US Navy’s Commander Billie Farrell relieved Commander John Benda as commanding officer of USS Constitution, the world’s oldest commissioned warship still afloat, during a change of command ceremony on 21 January.

Cmdr. Farrell became the ship’s 77th commanding officer and the first woman to serve as the commanding officer in the ship’s 224 years of history.

Photo by: US Navy

“There is a picture floating around of me standing next to this remarkable ship back in 1998,” said Farrell. “I could never have imagined that 24 years later that I’d be here today taking command of Old Ironsides. USS Constitution serves as a living piece of history.”

Farrell previously served as the executive officer aboard the Ticonderoga-class guided missile cruiser USS Vicksburg (CG 69). She is a native of Paducah, Ky. and a graduate of the US Naval Academy and the University of Arkansas.

The first female commissioned officer to serve aboard USS Constitution was Lt. Cmdr. Claire V. Bloom, who served as executive officer and led the historic 1997 sail, the first time the ship sailed under her own power since 1881. The first female crew member was Rosemarie Lanam, an enlisted sailor, who joined USS Constitution’s crew in 1986, according to the US Navy.

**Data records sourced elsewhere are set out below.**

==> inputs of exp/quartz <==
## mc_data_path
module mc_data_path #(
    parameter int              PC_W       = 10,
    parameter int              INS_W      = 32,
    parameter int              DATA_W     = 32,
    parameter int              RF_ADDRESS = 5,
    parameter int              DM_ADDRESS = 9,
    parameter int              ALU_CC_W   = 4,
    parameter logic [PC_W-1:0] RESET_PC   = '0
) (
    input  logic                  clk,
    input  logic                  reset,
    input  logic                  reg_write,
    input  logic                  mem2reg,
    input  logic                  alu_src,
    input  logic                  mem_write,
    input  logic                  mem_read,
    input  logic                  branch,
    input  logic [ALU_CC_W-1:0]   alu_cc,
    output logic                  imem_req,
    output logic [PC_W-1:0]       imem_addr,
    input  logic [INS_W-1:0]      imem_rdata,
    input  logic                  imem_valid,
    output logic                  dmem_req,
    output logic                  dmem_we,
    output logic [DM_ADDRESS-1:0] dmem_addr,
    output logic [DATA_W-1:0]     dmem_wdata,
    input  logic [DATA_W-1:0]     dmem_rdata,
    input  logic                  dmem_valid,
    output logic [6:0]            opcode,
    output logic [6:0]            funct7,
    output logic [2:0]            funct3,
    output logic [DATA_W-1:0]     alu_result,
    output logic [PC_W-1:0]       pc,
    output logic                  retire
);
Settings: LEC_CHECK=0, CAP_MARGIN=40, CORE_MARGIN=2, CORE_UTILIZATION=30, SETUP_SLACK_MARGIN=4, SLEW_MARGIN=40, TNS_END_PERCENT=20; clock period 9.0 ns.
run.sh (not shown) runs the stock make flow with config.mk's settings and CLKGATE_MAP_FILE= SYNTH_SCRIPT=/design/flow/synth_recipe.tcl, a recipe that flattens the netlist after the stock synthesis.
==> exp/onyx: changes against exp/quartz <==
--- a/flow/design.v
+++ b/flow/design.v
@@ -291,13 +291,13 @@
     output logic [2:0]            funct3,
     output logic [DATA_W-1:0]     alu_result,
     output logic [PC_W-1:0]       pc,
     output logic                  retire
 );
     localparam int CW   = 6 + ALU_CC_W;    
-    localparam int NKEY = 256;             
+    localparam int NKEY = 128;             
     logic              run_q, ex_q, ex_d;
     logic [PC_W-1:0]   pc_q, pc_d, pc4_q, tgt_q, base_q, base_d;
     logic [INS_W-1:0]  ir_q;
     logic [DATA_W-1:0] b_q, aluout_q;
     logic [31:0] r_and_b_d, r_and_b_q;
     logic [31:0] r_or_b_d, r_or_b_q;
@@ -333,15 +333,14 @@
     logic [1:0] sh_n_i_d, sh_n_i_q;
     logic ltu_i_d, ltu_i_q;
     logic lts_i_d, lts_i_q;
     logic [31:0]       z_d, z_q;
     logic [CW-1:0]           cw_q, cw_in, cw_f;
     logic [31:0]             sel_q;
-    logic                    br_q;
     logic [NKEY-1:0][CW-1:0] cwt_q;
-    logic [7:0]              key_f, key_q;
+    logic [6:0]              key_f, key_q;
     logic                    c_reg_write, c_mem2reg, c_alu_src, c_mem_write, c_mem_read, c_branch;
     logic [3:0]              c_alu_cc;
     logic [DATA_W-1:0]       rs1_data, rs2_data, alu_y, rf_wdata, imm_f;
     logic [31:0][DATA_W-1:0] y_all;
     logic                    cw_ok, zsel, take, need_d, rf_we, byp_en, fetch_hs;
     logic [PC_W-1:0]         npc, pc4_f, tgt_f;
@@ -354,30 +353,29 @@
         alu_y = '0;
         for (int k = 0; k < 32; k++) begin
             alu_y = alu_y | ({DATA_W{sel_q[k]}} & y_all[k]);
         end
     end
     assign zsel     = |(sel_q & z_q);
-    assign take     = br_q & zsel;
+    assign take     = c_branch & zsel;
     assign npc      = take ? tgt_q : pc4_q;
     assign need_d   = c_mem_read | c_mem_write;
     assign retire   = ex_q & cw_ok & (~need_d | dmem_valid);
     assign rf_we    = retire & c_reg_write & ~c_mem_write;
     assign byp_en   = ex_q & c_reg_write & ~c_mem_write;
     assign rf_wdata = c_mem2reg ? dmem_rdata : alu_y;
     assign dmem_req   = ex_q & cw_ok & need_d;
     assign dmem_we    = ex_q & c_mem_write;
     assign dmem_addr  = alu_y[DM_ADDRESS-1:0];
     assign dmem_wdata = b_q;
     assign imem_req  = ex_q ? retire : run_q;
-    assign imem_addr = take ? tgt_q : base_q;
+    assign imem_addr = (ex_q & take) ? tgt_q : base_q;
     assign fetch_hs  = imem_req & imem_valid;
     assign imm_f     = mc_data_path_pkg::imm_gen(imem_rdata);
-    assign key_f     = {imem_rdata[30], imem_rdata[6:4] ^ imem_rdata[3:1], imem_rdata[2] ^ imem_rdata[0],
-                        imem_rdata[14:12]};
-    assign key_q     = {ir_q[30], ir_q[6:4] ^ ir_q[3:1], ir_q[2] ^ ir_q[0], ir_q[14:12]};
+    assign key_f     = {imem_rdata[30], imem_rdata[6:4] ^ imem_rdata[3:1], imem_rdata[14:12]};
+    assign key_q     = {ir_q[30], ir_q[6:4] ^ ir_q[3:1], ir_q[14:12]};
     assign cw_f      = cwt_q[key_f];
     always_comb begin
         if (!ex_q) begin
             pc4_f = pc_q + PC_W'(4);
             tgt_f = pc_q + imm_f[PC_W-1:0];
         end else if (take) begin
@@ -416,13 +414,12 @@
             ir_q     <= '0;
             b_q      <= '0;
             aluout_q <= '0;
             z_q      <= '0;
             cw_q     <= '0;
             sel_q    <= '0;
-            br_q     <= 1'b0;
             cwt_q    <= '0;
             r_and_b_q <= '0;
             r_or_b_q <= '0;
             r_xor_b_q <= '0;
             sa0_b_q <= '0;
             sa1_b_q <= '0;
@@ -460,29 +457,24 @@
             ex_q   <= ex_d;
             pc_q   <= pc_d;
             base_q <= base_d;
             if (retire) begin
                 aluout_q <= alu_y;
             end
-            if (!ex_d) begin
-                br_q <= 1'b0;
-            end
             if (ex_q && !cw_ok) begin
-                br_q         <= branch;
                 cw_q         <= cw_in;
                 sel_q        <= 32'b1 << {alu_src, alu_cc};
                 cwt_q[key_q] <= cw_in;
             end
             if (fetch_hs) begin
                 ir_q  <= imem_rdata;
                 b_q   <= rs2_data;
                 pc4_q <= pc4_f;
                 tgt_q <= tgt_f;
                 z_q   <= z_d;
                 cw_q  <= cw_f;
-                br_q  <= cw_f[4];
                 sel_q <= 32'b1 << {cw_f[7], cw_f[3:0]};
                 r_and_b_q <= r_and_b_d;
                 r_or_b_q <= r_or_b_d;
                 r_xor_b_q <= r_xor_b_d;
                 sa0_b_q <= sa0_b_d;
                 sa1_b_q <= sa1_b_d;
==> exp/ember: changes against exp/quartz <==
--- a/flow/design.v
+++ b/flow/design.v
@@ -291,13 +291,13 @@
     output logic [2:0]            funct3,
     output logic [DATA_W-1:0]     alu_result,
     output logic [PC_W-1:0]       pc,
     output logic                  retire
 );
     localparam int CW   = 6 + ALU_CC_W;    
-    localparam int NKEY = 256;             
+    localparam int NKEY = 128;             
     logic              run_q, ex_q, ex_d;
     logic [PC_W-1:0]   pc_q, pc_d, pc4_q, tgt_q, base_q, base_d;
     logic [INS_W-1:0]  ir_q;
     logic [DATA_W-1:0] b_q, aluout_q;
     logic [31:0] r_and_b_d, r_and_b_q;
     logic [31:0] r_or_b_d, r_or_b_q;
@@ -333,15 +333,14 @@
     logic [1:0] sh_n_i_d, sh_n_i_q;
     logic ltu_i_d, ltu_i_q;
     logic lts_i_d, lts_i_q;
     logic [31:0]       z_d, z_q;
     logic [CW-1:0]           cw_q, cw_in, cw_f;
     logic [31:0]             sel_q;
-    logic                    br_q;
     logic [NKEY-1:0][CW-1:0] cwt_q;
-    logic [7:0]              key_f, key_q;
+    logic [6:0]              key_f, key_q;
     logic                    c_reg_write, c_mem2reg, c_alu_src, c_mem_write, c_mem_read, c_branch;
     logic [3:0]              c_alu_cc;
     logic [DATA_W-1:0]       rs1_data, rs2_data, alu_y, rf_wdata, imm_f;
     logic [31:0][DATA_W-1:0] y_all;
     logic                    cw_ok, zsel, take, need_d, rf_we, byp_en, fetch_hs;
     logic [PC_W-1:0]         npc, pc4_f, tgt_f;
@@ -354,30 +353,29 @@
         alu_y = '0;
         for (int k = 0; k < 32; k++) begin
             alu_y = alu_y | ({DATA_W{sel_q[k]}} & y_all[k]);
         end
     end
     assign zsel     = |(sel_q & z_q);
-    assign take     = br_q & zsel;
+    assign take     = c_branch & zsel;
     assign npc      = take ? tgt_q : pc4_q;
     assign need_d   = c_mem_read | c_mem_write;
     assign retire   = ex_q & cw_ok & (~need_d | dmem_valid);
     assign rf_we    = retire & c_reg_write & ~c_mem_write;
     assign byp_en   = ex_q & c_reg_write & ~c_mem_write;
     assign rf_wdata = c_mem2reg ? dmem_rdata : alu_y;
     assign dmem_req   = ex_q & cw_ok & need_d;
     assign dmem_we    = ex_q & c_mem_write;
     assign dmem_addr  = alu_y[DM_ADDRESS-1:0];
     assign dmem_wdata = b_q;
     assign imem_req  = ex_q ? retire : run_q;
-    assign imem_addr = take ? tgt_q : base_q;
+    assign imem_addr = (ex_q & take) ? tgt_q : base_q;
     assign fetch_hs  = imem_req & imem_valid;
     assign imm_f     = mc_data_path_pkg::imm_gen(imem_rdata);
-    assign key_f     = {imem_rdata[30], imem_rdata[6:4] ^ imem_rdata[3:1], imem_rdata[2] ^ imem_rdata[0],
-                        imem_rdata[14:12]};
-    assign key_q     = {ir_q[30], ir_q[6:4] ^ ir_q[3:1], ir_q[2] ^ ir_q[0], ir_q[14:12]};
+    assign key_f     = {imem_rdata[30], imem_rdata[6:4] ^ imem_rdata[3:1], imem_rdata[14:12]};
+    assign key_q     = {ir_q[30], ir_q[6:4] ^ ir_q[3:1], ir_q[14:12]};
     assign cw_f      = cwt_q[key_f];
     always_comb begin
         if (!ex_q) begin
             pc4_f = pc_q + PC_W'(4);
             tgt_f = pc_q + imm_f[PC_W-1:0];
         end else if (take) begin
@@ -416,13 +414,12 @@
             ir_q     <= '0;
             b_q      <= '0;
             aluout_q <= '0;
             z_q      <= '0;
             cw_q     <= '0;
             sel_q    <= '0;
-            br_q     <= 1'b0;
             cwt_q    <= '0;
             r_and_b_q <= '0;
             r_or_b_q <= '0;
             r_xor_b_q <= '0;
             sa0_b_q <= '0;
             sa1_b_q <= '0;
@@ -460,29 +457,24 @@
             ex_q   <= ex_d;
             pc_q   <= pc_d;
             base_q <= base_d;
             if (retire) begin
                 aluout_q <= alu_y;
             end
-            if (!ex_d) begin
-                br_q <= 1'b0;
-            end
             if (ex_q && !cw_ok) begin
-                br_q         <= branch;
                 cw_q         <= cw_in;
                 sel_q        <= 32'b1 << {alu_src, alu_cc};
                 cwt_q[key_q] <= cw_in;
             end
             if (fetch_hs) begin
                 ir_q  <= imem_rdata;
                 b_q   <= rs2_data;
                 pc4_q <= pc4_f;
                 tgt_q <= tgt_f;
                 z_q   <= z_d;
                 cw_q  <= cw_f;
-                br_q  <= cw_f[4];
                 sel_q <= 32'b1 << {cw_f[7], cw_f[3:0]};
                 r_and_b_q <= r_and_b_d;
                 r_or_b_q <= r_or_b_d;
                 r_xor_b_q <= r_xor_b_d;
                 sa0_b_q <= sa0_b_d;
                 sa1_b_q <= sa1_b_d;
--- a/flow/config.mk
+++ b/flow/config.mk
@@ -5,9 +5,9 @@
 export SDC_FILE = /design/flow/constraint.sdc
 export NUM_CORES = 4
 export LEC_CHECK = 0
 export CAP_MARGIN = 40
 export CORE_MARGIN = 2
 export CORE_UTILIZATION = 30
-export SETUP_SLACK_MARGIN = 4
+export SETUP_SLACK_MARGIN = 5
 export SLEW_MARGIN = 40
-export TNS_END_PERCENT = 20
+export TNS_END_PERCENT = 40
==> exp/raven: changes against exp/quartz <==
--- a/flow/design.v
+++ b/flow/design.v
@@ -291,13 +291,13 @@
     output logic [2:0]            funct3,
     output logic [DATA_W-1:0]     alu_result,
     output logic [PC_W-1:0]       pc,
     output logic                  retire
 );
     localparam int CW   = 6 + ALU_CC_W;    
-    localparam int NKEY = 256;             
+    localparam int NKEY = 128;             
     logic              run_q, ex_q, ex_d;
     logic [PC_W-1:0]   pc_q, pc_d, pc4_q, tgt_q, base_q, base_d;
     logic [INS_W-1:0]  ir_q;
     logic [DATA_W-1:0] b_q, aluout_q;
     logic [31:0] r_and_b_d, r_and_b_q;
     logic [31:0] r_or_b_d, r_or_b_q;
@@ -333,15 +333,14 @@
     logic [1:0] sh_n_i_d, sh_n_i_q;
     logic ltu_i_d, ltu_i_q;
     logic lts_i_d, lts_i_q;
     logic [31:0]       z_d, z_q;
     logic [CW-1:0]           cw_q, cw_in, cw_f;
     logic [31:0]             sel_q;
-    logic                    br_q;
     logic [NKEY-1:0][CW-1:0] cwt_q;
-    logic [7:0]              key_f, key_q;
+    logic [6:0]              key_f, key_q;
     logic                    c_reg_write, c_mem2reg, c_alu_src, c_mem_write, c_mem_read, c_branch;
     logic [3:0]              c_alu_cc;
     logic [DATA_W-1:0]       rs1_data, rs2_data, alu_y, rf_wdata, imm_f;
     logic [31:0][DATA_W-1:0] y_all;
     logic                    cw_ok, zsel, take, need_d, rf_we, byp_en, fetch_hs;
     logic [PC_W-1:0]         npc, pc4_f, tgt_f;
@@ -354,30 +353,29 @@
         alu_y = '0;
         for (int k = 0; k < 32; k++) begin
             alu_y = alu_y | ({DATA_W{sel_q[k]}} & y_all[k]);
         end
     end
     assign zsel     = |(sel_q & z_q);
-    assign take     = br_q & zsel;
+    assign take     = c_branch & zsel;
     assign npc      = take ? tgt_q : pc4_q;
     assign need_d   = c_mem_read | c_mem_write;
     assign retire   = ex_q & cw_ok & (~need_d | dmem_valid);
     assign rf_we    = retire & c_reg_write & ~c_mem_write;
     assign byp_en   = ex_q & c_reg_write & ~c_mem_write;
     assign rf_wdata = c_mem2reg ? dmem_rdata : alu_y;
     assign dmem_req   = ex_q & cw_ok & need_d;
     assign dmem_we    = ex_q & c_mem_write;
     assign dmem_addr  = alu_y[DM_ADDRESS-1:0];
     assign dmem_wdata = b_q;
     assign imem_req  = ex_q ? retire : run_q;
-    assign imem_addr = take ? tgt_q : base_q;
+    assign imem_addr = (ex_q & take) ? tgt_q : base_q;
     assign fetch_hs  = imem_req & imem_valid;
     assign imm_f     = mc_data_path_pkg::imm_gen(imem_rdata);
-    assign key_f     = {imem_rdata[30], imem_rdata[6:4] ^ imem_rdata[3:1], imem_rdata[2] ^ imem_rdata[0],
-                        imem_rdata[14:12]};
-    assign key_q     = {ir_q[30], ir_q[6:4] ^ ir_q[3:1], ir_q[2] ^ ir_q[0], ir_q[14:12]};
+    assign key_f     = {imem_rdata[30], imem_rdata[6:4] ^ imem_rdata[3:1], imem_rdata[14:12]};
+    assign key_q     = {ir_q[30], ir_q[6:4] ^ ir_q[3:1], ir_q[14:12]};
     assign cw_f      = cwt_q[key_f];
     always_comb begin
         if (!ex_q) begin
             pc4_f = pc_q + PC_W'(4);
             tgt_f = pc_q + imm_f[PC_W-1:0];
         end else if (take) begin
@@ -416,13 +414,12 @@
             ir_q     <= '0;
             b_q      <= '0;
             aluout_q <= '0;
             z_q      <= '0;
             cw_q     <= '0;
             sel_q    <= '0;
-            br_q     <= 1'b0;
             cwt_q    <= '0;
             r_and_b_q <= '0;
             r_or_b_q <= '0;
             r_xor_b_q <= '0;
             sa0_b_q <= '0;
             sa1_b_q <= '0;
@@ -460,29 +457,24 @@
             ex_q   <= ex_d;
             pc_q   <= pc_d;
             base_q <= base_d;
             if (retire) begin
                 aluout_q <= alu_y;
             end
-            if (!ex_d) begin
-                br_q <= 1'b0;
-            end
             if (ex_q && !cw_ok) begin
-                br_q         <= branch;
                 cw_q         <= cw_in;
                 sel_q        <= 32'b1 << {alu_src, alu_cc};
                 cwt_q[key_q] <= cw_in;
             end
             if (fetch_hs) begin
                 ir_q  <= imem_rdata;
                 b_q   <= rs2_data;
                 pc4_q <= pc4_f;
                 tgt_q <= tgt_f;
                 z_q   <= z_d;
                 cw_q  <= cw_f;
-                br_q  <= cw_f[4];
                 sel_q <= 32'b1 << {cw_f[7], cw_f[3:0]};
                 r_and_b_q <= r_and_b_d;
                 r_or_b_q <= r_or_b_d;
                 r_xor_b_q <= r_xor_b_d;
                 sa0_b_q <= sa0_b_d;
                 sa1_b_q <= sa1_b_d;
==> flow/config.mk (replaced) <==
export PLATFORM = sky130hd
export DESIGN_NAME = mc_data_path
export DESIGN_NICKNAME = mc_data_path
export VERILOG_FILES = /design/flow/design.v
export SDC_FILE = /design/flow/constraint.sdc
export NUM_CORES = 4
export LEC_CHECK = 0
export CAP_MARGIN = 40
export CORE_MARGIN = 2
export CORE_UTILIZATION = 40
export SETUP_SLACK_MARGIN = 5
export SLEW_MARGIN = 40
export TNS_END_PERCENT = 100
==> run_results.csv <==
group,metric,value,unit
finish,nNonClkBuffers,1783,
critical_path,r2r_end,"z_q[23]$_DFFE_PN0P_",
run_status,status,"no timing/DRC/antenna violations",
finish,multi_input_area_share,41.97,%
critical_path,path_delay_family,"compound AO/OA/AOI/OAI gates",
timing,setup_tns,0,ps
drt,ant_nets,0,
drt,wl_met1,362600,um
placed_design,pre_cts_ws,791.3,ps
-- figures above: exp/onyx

USS Constitution, which was launched in 1797, played a crucial role in the Barbary Wars and the War of 1812, actively defending sea lanes from 1797 to 1855. The active-duty sailors stationed aboard USS Constitution provide free tours and offer public visitation as they support the ship’s mission of promoting the navy’s history and maritime heritage.

Photo: US Navy

The ship earned the nickname of Old Ironsides during the war of 1812 when British cannonballs were seen bouncing off the ship’s wooden hull.